:: Input for this task

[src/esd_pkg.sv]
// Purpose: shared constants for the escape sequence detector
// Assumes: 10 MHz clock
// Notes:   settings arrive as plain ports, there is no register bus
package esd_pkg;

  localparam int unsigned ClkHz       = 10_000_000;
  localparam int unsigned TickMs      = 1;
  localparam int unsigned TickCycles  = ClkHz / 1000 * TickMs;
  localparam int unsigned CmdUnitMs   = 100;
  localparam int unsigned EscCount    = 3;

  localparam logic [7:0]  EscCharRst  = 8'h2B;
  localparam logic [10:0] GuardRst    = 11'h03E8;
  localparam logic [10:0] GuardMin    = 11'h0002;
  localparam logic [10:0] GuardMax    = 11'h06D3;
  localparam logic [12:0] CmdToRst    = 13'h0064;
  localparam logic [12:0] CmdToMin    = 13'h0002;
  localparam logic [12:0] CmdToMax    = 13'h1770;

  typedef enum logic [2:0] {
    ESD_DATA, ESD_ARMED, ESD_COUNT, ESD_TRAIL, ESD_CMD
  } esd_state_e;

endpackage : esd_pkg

::::
:: Input for this task

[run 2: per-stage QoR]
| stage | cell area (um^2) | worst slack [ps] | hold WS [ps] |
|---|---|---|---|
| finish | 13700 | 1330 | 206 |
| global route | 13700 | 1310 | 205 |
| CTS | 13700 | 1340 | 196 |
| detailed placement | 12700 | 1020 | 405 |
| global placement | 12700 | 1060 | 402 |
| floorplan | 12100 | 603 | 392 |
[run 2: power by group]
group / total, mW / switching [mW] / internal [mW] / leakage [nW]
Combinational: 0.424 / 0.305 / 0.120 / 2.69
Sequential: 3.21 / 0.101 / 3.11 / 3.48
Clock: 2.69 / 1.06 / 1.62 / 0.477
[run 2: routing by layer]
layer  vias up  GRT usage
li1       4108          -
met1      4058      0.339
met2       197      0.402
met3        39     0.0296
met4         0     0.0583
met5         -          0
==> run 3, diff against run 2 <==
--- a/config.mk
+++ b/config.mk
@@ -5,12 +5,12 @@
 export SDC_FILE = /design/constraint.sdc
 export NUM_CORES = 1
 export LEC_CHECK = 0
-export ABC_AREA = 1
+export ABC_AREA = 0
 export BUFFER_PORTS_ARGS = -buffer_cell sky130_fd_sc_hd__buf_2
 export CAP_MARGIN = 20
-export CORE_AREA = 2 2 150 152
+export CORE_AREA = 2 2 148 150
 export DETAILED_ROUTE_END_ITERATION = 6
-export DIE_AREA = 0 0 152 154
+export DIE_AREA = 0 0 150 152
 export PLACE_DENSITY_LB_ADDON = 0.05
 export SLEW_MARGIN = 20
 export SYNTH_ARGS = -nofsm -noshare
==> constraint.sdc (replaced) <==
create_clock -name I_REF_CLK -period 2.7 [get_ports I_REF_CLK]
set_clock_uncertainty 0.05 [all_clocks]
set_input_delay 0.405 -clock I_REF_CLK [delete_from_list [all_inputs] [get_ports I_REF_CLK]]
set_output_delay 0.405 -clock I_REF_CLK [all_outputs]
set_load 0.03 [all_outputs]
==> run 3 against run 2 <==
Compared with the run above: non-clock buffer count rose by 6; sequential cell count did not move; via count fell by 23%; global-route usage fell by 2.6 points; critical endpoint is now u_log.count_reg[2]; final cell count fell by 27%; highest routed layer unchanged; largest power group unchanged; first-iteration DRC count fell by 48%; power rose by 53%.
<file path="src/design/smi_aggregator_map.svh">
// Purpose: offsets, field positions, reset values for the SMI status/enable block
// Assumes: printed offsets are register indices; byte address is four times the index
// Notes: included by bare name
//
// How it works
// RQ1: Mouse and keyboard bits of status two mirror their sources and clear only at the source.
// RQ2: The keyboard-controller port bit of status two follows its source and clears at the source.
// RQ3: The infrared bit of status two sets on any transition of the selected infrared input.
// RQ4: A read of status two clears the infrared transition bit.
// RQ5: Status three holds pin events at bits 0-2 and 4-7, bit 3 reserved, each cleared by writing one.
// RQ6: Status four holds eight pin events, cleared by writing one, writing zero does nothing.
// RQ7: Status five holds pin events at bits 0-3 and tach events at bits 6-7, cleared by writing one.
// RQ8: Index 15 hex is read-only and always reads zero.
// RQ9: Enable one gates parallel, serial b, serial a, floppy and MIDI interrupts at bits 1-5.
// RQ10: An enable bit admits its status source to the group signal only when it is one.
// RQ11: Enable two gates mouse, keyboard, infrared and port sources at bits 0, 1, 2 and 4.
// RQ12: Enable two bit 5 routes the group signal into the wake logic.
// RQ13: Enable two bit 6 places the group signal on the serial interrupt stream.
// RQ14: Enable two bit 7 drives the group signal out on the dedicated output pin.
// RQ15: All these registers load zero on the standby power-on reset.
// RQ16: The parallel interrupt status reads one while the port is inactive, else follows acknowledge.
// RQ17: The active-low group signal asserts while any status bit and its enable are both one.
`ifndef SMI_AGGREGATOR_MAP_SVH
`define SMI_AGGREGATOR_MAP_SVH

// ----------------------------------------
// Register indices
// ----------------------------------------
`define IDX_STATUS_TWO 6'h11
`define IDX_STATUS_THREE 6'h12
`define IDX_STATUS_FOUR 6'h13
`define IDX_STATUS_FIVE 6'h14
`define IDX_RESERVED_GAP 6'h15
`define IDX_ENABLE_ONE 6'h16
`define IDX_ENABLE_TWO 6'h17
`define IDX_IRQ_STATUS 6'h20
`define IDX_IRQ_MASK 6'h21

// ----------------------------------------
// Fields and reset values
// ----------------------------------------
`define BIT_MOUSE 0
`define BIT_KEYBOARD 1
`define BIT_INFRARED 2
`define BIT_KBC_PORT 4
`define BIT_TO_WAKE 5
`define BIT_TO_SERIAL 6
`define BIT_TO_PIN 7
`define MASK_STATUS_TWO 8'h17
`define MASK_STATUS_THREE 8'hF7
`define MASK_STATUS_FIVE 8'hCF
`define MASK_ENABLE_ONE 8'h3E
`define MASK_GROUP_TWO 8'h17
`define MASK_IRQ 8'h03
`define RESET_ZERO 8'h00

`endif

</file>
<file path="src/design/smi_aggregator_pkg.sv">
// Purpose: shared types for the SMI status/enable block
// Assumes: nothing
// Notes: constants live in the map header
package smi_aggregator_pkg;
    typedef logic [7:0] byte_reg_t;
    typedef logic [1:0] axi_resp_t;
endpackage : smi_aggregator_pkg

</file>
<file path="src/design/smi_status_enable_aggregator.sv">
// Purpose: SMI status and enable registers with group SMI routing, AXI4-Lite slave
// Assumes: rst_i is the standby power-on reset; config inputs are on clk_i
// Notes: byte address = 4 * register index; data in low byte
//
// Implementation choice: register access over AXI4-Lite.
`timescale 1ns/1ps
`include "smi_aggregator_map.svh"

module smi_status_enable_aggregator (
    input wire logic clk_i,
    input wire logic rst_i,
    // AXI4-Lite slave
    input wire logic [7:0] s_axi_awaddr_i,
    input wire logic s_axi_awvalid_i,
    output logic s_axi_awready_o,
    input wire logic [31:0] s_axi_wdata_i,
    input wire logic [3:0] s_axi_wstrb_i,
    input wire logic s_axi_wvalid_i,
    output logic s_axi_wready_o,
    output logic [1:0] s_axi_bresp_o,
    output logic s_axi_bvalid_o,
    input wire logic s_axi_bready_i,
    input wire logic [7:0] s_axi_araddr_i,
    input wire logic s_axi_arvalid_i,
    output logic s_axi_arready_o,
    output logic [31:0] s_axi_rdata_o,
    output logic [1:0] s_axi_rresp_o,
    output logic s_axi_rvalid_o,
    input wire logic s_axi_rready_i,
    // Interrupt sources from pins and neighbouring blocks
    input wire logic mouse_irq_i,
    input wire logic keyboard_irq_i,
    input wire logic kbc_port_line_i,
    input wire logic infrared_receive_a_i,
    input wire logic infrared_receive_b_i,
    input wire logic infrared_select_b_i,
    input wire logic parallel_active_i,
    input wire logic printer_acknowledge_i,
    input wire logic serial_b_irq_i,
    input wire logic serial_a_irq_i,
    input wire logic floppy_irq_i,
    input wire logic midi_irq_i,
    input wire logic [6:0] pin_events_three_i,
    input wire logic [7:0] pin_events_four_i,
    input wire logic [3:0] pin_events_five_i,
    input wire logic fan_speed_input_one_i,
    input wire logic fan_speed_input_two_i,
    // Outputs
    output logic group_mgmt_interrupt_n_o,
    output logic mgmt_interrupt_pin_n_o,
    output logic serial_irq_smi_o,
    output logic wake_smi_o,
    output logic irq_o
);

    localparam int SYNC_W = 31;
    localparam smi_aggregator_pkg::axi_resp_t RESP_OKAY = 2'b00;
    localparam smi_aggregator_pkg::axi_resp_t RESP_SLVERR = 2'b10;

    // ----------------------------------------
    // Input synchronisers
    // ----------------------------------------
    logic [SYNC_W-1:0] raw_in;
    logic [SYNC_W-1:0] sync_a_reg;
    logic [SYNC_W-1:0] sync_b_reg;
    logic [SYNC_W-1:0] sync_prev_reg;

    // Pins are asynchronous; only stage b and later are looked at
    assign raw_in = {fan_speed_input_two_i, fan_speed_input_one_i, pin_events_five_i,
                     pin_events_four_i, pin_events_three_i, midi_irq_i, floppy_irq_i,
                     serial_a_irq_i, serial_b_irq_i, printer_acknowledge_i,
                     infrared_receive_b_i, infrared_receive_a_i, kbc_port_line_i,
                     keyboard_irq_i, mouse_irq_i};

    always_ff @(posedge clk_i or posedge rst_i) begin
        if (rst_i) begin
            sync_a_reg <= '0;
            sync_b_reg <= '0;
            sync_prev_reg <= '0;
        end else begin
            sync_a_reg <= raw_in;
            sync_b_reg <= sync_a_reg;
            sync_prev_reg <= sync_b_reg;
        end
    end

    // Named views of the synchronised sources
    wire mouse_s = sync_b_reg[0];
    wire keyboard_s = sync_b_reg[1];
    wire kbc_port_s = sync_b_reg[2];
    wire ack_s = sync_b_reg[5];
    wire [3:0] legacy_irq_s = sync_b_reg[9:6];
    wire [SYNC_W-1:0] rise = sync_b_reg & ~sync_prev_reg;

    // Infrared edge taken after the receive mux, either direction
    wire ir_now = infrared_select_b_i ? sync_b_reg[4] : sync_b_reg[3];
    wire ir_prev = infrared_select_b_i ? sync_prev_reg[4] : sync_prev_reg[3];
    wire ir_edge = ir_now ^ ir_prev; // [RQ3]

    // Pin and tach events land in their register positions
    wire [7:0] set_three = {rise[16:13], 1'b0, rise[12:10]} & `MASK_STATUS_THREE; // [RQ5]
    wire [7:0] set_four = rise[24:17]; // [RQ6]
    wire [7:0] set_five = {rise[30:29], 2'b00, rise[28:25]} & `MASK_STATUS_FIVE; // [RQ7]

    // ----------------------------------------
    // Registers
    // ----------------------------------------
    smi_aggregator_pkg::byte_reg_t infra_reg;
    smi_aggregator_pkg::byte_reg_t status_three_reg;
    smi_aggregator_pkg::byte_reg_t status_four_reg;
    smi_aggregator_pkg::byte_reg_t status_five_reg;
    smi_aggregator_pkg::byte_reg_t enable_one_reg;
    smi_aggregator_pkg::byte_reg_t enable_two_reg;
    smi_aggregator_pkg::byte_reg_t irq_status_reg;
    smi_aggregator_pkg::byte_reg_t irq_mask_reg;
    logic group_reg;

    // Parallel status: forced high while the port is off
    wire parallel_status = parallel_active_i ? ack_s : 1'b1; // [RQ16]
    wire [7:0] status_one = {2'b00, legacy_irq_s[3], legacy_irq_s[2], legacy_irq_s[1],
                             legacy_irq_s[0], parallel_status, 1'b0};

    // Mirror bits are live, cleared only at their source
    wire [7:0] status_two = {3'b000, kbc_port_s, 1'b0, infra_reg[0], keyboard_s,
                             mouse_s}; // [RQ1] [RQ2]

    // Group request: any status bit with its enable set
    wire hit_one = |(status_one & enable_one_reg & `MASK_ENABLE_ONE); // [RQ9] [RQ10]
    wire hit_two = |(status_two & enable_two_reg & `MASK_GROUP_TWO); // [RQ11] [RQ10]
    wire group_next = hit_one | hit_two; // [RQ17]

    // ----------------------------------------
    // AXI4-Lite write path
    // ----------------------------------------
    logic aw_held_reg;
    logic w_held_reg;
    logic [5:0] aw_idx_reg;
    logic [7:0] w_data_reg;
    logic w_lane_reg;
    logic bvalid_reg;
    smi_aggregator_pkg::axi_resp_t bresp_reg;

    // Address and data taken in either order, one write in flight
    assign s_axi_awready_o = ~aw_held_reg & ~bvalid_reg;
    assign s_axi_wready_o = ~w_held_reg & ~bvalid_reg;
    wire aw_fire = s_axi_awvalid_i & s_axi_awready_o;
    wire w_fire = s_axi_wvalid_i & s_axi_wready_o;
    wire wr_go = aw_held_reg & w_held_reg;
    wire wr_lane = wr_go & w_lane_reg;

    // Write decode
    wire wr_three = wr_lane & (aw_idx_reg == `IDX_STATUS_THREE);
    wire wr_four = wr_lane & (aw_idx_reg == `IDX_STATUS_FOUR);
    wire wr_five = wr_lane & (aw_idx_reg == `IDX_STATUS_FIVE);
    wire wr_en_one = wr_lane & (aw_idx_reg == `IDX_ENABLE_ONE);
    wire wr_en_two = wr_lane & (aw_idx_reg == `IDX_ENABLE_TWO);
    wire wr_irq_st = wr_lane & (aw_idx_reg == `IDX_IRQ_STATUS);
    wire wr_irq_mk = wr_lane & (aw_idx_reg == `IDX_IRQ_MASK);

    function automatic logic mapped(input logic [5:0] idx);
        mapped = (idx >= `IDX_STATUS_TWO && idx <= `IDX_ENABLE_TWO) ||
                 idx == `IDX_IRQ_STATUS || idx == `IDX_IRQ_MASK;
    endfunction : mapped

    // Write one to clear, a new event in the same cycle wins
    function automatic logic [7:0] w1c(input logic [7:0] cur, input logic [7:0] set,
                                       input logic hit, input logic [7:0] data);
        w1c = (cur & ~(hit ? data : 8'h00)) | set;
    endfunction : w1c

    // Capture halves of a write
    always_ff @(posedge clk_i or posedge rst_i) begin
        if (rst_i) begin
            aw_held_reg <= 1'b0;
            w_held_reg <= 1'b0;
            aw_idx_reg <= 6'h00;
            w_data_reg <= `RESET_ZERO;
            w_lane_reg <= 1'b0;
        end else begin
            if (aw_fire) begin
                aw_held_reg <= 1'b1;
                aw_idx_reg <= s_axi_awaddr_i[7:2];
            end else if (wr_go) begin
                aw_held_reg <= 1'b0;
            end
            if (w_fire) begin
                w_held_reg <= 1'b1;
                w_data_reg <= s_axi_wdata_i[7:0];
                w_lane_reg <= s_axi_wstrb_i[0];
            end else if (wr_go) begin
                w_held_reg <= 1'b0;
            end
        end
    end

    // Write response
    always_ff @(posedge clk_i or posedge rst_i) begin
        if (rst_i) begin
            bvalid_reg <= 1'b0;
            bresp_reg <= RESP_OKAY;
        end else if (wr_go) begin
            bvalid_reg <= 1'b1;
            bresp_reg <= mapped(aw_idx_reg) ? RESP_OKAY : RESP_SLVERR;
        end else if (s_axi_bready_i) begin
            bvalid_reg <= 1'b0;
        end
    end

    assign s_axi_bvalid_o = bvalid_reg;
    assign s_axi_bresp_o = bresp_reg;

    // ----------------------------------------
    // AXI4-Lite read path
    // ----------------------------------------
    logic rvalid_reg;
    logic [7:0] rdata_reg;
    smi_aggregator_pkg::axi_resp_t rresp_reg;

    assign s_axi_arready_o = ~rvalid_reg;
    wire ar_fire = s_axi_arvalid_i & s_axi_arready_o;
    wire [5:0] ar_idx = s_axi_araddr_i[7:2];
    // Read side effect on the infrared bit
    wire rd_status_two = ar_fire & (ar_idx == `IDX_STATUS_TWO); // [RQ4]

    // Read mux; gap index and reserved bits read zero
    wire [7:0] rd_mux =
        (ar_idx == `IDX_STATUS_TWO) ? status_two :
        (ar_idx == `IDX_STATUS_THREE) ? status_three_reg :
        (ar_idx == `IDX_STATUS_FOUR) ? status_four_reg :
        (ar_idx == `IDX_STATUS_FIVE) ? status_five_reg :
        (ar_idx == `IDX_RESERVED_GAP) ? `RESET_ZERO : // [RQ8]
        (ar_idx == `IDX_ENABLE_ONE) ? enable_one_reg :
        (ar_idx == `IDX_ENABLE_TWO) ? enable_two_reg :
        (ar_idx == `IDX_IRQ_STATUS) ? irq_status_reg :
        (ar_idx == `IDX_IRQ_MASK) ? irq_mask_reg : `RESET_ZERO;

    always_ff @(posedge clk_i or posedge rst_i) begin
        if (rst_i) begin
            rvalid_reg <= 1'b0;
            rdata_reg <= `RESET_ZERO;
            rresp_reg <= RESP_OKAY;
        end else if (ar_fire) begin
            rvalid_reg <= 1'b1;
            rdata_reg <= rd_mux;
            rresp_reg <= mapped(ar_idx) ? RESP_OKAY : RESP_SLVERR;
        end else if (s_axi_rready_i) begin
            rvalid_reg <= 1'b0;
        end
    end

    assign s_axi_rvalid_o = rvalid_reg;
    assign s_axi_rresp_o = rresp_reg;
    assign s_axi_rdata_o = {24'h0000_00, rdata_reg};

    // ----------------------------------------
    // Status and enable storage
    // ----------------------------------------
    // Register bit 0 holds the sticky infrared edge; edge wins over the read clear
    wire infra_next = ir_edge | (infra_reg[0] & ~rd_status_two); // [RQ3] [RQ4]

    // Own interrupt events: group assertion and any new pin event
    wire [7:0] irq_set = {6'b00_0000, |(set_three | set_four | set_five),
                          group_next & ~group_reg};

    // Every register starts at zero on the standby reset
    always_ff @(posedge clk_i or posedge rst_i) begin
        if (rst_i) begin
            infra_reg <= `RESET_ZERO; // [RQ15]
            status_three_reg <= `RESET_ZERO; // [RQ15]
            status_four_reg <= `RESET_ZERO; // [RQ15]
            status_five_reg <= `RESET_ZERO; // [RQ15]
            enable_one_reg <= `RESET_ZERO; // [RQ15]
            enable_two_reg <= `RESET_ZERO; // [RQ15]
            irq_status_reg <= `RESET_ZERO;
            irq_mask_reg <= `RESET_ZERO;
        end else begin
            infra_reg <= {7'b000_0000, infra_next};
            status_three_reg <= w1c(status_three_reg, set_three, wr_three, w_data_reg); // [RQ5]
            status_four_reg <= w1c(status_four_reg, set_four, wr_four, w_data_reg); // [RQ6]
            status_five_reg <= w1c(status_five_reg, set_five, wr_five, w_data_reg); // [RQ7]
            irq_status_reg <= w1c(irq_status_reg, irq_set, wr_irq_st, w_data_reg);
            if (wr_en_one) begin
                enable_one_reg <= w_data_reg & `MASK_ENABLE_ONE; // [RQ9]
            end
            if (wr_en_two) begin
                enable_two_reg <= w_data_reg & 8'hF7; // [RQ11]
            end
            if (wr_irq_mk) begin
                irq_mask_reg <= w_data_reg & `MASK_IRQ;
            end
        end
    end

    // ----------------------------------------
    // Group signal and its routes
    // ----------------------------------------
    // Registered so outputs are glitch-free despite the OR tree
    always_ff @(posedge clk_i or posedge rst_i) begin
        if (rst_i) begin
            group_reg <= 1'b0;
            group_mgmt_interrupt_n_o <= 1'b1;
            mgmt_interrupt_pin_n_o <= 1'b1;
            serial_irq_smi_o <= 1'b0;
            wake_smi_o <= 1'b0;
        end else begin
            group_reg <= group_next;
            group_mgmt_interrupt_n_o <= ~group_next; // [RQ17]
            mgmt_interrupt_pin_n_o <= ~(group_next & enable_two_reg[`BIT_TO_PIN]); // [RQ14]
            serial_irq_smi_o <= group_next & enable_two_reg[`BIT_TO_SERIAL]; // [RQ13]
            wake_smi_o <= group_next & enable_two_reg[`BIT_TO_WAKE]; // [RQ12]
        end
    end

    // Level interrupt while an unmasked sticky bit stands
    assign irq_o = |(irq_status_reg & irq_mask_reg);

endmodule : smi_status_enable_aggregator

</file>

::::

◆ **What to produce**
Reprint exactly the lines above that start at the one with "[run 2: per-stage QoR]" and end at the one with "run 3 against", keeping both and adding none.

◆ **Reply**
[run 2: per-stage QoR]
| stage | cell area (um^2) | worst slack [ps] | hold WS [ps] |
|---|---|---|---|
| finish | 13700 | 1330 | 206 |
| global route | 13700 | 1310 | 205 |
| CTS | 13700 | 1340 | 196 |
| detailed placement | 12700 | 1020 | 405 |
| global placement | 12700 | 1060 | 402 |
| floorplan | 12100 | 603 | 392 |
[run 2: power by group]
group / total, mW / switching [mW] / internal [mW] / leakage [nW]
Combinational: 0.424 / 0.305 / 0.120 / 2.69
Sequential: 3.21 / 0.101 / 3.11 / 3.48
Clock: 2.69 / 1.06 / 1.62 / 0.477
[run 2: routing by layer]
layer  vias up  GRT usage
li1       4108          -
met1      4058      0.339
met2       197      0.402
met3        39     0.0296
met4         0     0.0583
met5         -          0
==> run 3, diff against run 2 <==
--- a/config.mk
+++ b/config.mk
@@ -5,12 +5,12 @@
 export SDC_FILE = /design/constraint.sdc
 export NUM_CORES = 1
 export LEC_CHECK = 0
-export ABC_AREA = 1
+export ABC_AREA = 0
 export BUFFER_PORTS_ARGS = -buffer_cell sky130_fd_sc_hd__buf_2
 export CAP_MARGIN = 20
-export CORE_AREA = 2 2 150 152
+export CORE_AREA = 2 2 148 150
 export DETAILED_ROUTE_END_ITERATION = 6
-export DIE_AREA = 0 0 152 154
+export DIE_AREA = 0 0 150 152
 export PLACE_DENSITY_LB_ADDON = 0.05
 export SLEW_MARGIN = 20
 export SYNTH_ARGS = -nofsm -noshare
==> constraint.sdc (replaced) <==
create_clock -name I_REF_CLK -period 2.7 [get_ports I_REF_CLK]
set_clock_uncertainty 0.05 [all_clocks]
set_input_delay 0.405 -clock I_REF_CLK [delete_from_list [all_inputs] [get_ports I_REF_CLK]]
set_output_delay 0.405 -clock I_REF_CLK [all_outputs]
set_load 0.03 [all_outputs]
==> run 3 against run 2 <==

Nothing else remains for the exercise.